22. The African Union considers that due diligence, as it applies in cyberspace, establishes an obligation of conduct, not an obligation of result. Therefore, due diligence does not require a State to guarantee that its territory or territory under its control or jurisdiction is not used to commit an internationally wrongful act. Rather, due diligence establishes an obligation to take necessary measures that are feasible to the extent of a State’s capacity and the means available to it to prevent or halt an internationally wrongful act that a State knows or should have known is undertaken using ICTs in its territory or in territory under its control or jurisdiction.

23. The due diligence obligation to take necessary measures, to the extent of the capacity available to the State, to prevent or halt an internationally wrongful act is triggered only if a State has knowledge that such an act is originating from or transiting through ICTs located on its territory or in territory under its control or jurisdiction. Knowledge, however, is not to be presumed simply by virtue of the fact of territorial sovereignty or control. Indeed, in the Corfu Channel Case, the International Court of Justice stated that “it cannot be concluded from the mere fact of the control exercised by a State over its territory and waters that that State necessarily knew, or ought to have known, of any unlawful act perpetrated therein, nor yet that it necessarily knew, or should have known.” Therefore, whether a State knows or has reason to know that an internationally wrongful act is originating from or transiting through ICTs located on its territory or in territory under its control or jurisdiction is a matter that has to be determined on a case-by-case basis in light of the information available to a State, the technical and institutional capabilities, and financial resources available to that State.

24. Due diligence also reinforces the obligation of States not to permit another State to use ICTs located within its territory or under its jurisdiction or control to commit internationally wrongful acts against another State.

25. The African Union also recognizes the unique challenges faced by developing countries in implementing due diligence measures due to resource constraints, and challenges related to technical expertise. The African Union emphasizes the importance of international cooperation and information sharing, including through Computer Emergency Response Teams (CERTs)/Computer Security Incident Response Teams (CSIRTs), to further enable States to fully uphold the obligation of due diligence.

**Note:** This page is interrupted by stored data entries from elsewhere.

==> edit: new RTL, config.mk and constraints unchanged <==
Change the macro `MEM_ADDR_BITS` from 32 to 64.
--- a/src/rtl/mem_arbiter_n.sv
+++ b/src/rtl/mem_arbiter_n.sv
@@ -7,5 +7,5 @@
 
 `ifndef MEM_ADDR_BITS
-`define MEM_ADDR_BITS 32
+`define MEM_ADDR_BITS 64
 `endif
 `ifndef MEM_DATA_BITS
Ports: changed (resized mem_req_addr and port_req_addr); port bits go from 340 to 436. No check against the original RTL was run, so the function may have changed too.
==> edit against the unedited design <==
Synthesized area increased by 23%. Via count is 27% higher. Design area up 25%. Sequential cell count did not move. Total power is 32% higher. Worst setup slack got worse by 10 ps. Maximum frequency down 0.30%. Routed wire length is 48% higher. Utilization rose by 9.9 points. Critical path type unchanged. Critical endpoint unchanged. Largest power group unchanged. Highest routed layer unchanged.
File: src/rtl/rf_writeback.sv
// rf_writeback -- merges execute and load results into a 2-entry write queue
// and drains it into the register file one word per cycle.
//   i_clk, i_rst_n       : clock, synchronous active-low reset
//   i_ex_*  / o_ex_ready : execute results (optionally a 32-bit register pair)
//   i_mem_* / o_mem_ready: load results (single word, priority over execute)
//   o_rf_ie/o_rf_gie/o_rf_d : registered one-hot write port to the register file
//   o_busy_mask          : registers targeted by any still-queued write
module rf_writeback
  import rf_writeback_pkg::*;
#(
  parameter int unsigned RW        = CFG_RW,
  parameter int unsigned REGNO     = CFG_REGNO,
  parameter int unsigned REGNO_LOG = CFG_REGNO_LOG
) (
  input  logic                 i_clk,
  input  logic                 i_rst_n,
  input  logic                 i_ex_valid,
  output logic                 o_ex_ready,
  input  logic [REGNO_LOG-1:0] i_ex_reg,
  input  logic [RW-1:0]        i_ex_data,
  input  logic [RW-1:0]        i_ex_data_hi,
  input  logic                 i_ex_pair,
  input  logic                 i_mem_valid,
  output logic                 o_mem_ready,
  input  logic [REGNO_LOG-1:0] i_mem_reg,
  input  logic [RW-1:0]        i_mem_data,
  output logic [REGNO-1:0]     o_rf_ie,
  output logic                 o_rf_gie,
  output logic [RW-1:0]        o_rf_d,
  output logic [REGNO-1:0]     o_busy_mask
);

  localparam logic [1:0] ST_IDLE  = 2'd0;
  localparam logic [1:0] ST_WR_LO = 2'd1;
  localparam logic [1:0] ST_WR_HI = 2'd2;

  localparam logic [REGNO_LOG-1:0] LSB = REGNO_LOG'(1);

  logic [1:0]           state_q;
  logic [1:0]           state_d;

  logic                 push;
  logic                 push_mem;
  logic [REGNO_LOG-1:0] push_reg;
  logic [RW-1:0]        push_lo;
  logic [RW-1:0]        push_hi;
  logic                 push_pair;
  logic                 pop;

  logic [REGNO_LOG-1:0] head_reg;
  logic [RW-1:0]        head_lo;
  logic [RW-1:0]        head_hi;
  logic                 head_pair;
  logic [1:0]           count;
  logic [1:0]           count_next;
  logic                 full;
  logic                 empty;
  logic [1:0]           ent_vld;
  logic [REGNO_LOG-1:0] ent_reg [2];
  logic [1:0]           ent_pair;

  logic                 wr_en;
  logic [REGNO_LOG-1:0] wr_idx;
  logic [RW-1:0]        wr_data;

  // Acceptance is decided on the pre-edge occupancy only: a pop in the same
  // cycle never frees a slot for a push when the queue is full.
  assign o_mem_ready = i_rst_n & ~full;
  assign o_ex_ready  = i_rst_n & ~full & ~i_mem_valid;
  assign push_mem    = i_mem_valid & o_mem_ready;
  assign push        = push_mem | (i_ex_valid & o_ex_ready);
  assign push_reg    = push_mem ? i_mem_reg  : i_ex_reg;
  assign push_lo     = push_mem ? i_mem_data : i_ex_data;
  assign push_hi     = push_mem ? '0         : i_ex_data_hi;
  assign push_pair   = push_mem ? 1'b0       : i_ex_pair;

  wb_fifo #(
    .RW        (RW),
    .REGNO_LOG (REGNO_LOG)
  ) u_fifo (
    .i_clk     (i_clk),
    .i_rst_n   (i_rst_n),
    .push      (push),
    .push_reg  (push_reg),
    .push_lo   (push_lo),
    .push_hi   (push_hi),
    .push_pair (push_pair),
    .pop       (pop),
    .head_reg  (head_reg),
    .head_lo   (head_lo),
    .head_hi   (head_hi),
    .head_pair (head_pair),
    .count     (count),
    .full      (full),
    .empty     (empty),
    .ent_vld   (ent_vld),
    .ent_reg   (ent_reg),
    .ent_pair  (ent_pair)
  );

  // The word driven onto the write port at an edge is chosen from the
  // current head; the entry is popped on the same edge as its last word.
  always_comb begin
    pop     = 1'b0;
    wr_en   = 1'b0;
    wr_idx  = '0;
    wr_data = '0;
    state_d = ST_IDLE;
    if (state_q == ST_WR_HI) begin
      wr_en   = 1'b1;
      wr_idx  = head_reg | LSB;
      wr_data = head_hi;
      pop     = 1'b1;
    end else if (!empty) begin
      wr_en   = 1'b1;
      wr_data = head_lo;
      if (head_pair) begin
        wr_idx = head_reg & ~LSB;
      end else begin
        wr_idx = head_reg;
        pop    = 1'b1;
      end
    end
    count_next = count + 2'(push) - 2'(pop);
    if (wr_en && !pop) begin
      state_d = ST_WR_HI;
    end else if (count_next != 2'd0) begin
      state_d = ST_WR_LO;
    end
  end

  always_ff @(posedge i_clk) begin
    if (!i_rst_n) begin
      state_q  <= ST_IDLE;
      o_rf_gie <= 1'b0;
      o_rf_ie  <= '0;
      o_rf_d   <= '0;
    end else begin
      state_q  <= state_d;
      o_rf_gie <= wr_en;
      o_rf_ie  <= wr_en ? ({{(REGNO-1){1'b0}}, 1'b1} << wr_idx) : '0;
      o_rf_d   <= wr_data;
    end
  end

  always_comb begin
    o_busy_mask = '0;
    for (int unsigned e = 0; e < 2; e++) begin
      if (ent_vld[e]) begin
        if (ent_pair[e]) begin
          o_busy_mask[ent_reg[e] & ~LSB] = 1'b1;
          o_busy_mask[ent_reg[e] | LSB]  = 1'b1;
        end else begin
          o_busy_mask[ent_reg[e]] = 1'b1;
        end
      end
    end
  end

endmodule
[src/rtl/tff_link_pkg.sv]
// tff_link_pkg: shared types and constants for the toggle-encoded event link
package tff_link_pkg;
  typedef enum logic [1:0] {
    PRIME = 2'b00,
    ARMED = 2'b01
  } tff_state_t;
  localparam int TFF_SYNC_DEFAULT = 2;
endpackage

[src/rtl/toggle_pulse_decoder_sync_chain.sv]
// sync_chain: resettable multi-flop synchroniser for a single asynchronous bit
module sync_chain #(
  parameter int SYNC_STAGES = 2
) (
  input  logic clk,
  input  logic rst,
  input  logic d,
  output logic q
);
  logic [SYNC_STAGES-1:0] s;
  always_ff @(posedge clk)
    if (rst) s <= '0;
    else s <= {s[SYNC_STAGES-2:0], d};
  assign q = s[SYNC_STAGES-1];
endmodule

[src/rtl/toggle_pulse_decoder.sv]
// toggle_pulse_decoder: turns each level change of a toggle-encoded input into one pulse and counts them
module toggle_pulse_decoder
  import tff_link_pkg::*;
#(
  parameter int SYNC_STAGES = TFF_SYNC_DEFAULT,
  parameter int CNT_W = 8
) (
  input  logic             clk,
  input  logic             rst,
  input  logic             en,
  input  logic             tog_in,
  input  logic             clr_cnt,
  output logic             pulse_out,
  output logic             level_out,
  output logic [CNT_W-1:0] evt_cnt,
  output logic             ovf
);
  tff_state_t state;
  logic [2:0] pcnt;
  logic prev;
  logic hit;
  sync_chain #(.SYNC_STAGES(SYNC_STAGES)) u_sync (
    .clk(clk),
    .rst(rst),
    .d(tog_in),
    .q(level_out)
  );
  assign hit = (state == ARMED) & en & (level_out ^ prev);
  always_ff @(posedge clk) begin
    if (rst) begin
      state <= PRIME;
      pcnt <= '0;
      prev <= 1'b0;
      pulse_out <= 1'b0;
      evt_cnt <= '0;
      ovf <= 1'b0;
    end else begin
      prev <= level_out;
      pulse_out <= hit;
      case (state)
        PRIME: begin
          pcnt <= pcnt + 3'd1;
          if (pcnt == 3'(SYNC_STAGES)) state <= ARMED;
        end
        ARMED: ;
        default: begin
          state <= PRIME;
          pcnt <= '0;
        end
      endcase
      // a clear coinciding with an event keeps that event
      if (clr_cnt) begin
        evt_cnt <= CNT_W'(hit);
        ovf <= 1'b0;
      end else if (hit) begin
        evt_cnt <= evt_cnt + 1'b1;
        if (&evt_cnt) ovf <= 1'b1;
      end
    end
  end
endmodule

In this regard, the African Union underscores the importance of expanding international cooperation and capacity building as outlined in Section X, and further empowering and enabling the full participation of developing countries in policy making forums related to the governance of cyberspace.

26. The prohibition on intervention in the internal and external affairs of States is a principle of general international law that is also reflected in several multilateral treaties, including the founding instruments of regional organizations, such as the Constitutive Act of the African Union, the Charter of the Organization of American States, the Charter of the Organization of Islamic Cooperation, and the Charter of the Association of Southeast Asian Nations, in addition to other instruments, such as the 1975 Helsinki Final Act, and UN General Assembly resolutions, such as the 1970 Declaration on Principles of International Law concerning Friendly Relations and Cooperation among States.

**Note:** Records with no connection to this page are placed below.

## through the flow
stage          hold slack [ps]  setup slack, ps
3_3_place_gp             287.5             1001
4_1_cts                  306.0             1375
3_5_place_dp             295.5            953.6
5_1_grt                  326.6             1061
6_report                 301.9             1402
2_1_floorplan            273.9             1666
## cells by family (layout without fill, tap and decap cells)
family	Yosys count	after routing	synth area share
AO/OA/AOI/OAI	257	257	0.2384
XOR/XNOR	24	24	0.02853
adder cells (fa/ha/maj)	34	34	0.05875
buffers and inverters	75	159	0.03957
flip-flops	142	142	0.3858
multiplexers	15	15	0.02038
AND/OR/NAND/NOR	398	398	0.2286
## src/rtl/axis_video_frame_arb.sv

```systemverilog
// Frame-aligned two-source AXI4-Stream video arbiter with a one-stage output register slice.
// Optional build macro FRAME_ARB_DRAIN_EN: the unselected source free-runs and its beats are dropped.
module axis_video_frame_arb #(
   parameter int DW          = 16,
   parameter int ACTIVE_VERT = 768
) (
   input  logic          aclk,
   input  logic          aresetn,
   input  logic [DW-1:0] s0_tdata,
   input  logic          s0_tlast,
   input  logic          s0_tuser,
   input  logic          s0_tvalid,
   output logic          s0_tready,
   input  logic [DW-1:0] s1_tdata,
   input  logic          s1_tlast,
   input  logic          s1_tuser,
   input  logic          s1_tvalid,
   output logic          s1_tready,
   output logic [DW-1:0] m_tdata,
   output logic          m_tlast,
   output logic          m_tuser,
   output logic          m_tvalid,
   input  logic          m_tready,
   input  logic          sel_i,
   output logic          active_src,
   output logic          frame_done,
   output logic          sof_err
);

   typedef enum logic [0:0] {
      SYNC = 1'b0,
      PASS = 1'b1
   } state_t;

   localparam logic [15:0] LAST_LINE = 16'(ACTIVE_VERT - 1);

`ifdef FRAME_ARB_DRAIN_EN
   localparam logic DRAIN_RDY = 1'b1;
`else
   localparam logic DRAIN_RDY = 1'b0;
`endif

   state_t        state_r;
   logic [15:0]   line_cnt_r;
   logic          line_start_r;

   logic          load_s;
   logic          acc_s;
   logic          fwd_s;
   logic          unexp_s;
   logic          eof_s;
   logic          src_valid_s;
   logic          src_last_s;
   logic          src_user_s;
   logic [DW-1:0] src_data_s;

   // Source mux, ready generation and frame-position decode
   always_comb begin
      load_s      = !m_tvalid || m_tready;
      s0_tready   = active_src ? DRAIN_RDY : load_s;
      s1_tready   = active_src ? load_s : DRAIN_RDY;
      src_valid_s = active_src ? s1_tvalid : s0_tvalid;
      src_last_s  = active_src ? s1_tlast : s0_tlast;
      src_user_s  = active_src ? s1_tuser : s0_tuser;
      src_data_s  = active_src ? s1_tdata : s0_tdata;
      acc_s       = load_s && src_valid_s;
      // In SYNC only a frame start is allowed into the slice; everything else is dropped.
      fwd_s       = acc_s && ((state_r == PASS) || src_user_s);
      unexp_s     = src_user_s && ((line_cnt_r != 16'd0) || !line_start_r);
      eof_s       = src_last_s && (line_cnt_r == LAST_LINE);
   end

   // Arbitration FSM, line tracking, status pulses and output register slice
   always_ff @(posedge aclk) begin
      if (!aresetn) begin
         state_r      <= SYNC;
         line_cnt_r   <= 16'd0;
         line_start_r <= 1'b0;
         active_src   <= 1'b0;
         frame_done   <= 1'b0;
         sof_err      <= 1'b0;
         m_tvalid     <= 1'b0;
         m_tdata      <= {DW{1'b0}};
         m_tlast      <= 1'b0;
         m_tuser      <= 1'b0;
      end else begin
         frame_done <= 1'b0;
         sof_err    <= 1'b0;
         if (load_s) begin
            m_tvalid <= fwd_s;
            if (fwd_s) begin
               m_tdata <= src_data_s;
               m_tlast <= src_last_s;
               m_tuser <= src_user_s;
            end
         end
         case (state_r)
            SYNC: begin
               if (fwd_s) begin
                  line_cnt_r   <= 16'd0;
                  line_start_r <= 1'b0;
                  state_r      <= PASS;
               end
            end
            PASS: begin
               if (acc_s) begin
                  if (unexp_s) begin
                     sof_err      <= 1'b1;
                     line_cnt_r   <= 16'd0;
                     line_start_r <= 1'b0;
                  end else if (src_last_s) begin
                     line_start_r <= 1'b1;
                     if (eof_s) begin
                        frame_done <= 1'b1;
                        line_cnt_r <= 16'd0;
                        // Only the request present on the boundary beat can move ownership.
                        if (sel_i != active_src) begin
                           active_src <= sel_i;
                           state_r    <= SYNC;
                        end
                     end else begin
                        line_cnt_r <= line_cnt_r + 16'd1;
                     end
                  end else begin
                     line_start_r <= 1'b0;
                  end
               end
            end
            default: begin
               state_r <= SYNC;
            end
         endcase
      end
   end

endmodule

```
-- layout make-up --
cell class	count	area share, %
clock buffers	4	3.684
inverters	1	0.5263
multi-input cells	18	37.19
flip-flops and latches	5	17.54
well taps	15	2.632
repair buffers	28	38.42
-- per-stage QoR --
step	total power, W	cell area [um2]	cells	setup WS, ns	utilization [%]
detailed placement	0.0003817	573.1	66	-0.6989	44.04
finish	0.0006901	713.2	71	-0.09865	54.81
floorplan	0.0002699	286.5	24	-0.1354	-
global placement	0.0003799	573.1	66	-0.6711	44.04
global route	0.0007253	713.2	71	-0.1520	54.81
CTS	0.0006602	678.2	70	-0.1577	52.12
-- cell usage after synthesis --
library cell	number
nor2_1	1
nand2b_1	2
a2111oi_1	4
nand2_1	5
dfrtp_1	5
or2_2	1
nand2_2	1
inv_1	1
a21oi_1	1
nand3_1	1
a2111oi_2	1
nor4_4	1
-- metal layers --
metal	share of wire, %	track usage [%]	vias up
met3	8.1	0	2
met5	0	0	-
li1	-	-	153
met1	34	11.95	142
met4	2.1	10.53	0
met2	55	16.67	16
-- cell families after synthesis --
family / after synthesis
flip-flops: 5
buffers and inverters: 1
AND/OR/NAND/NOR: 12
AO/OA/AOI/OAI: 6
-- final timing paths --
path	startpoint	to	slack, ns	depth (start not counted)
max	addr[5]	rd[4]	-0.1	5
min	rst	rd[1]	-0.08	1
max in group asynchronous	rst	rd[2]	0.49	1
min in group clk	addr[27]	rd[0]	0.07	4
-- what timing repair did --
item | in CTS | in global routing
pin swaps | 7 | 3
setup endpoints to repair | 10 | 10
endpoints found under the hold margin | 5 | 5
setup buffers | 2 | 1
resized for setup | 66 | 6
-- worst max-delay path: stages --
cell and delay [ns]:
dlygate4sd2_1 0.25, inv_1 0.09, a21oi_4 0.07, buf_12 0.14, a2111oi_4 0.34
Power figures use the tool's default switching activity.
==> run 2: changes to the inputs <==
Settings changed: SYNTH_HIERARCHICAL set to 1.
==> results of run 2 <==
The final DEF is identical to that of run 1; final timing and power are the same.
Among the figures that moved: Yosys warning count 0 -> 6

27. The prohibition on intervention is a rule that applies to inter-state relations. Accordingly, only acts that are attributable to a State in accordance with the applicable secondary rules of international law could constitute a violation of the prohibition on intervention.

28. The prohibition on intervention protects against acts that impinge on matters within the domestic jurisdiction of States in relation to which each State is permitted, by the principle of State sovereignty, to decide freely. It is also established that, by virtue of their sovereignty, States have an inalienable right to choose their political, economic, social, and cultural systems, without intervention from any other States.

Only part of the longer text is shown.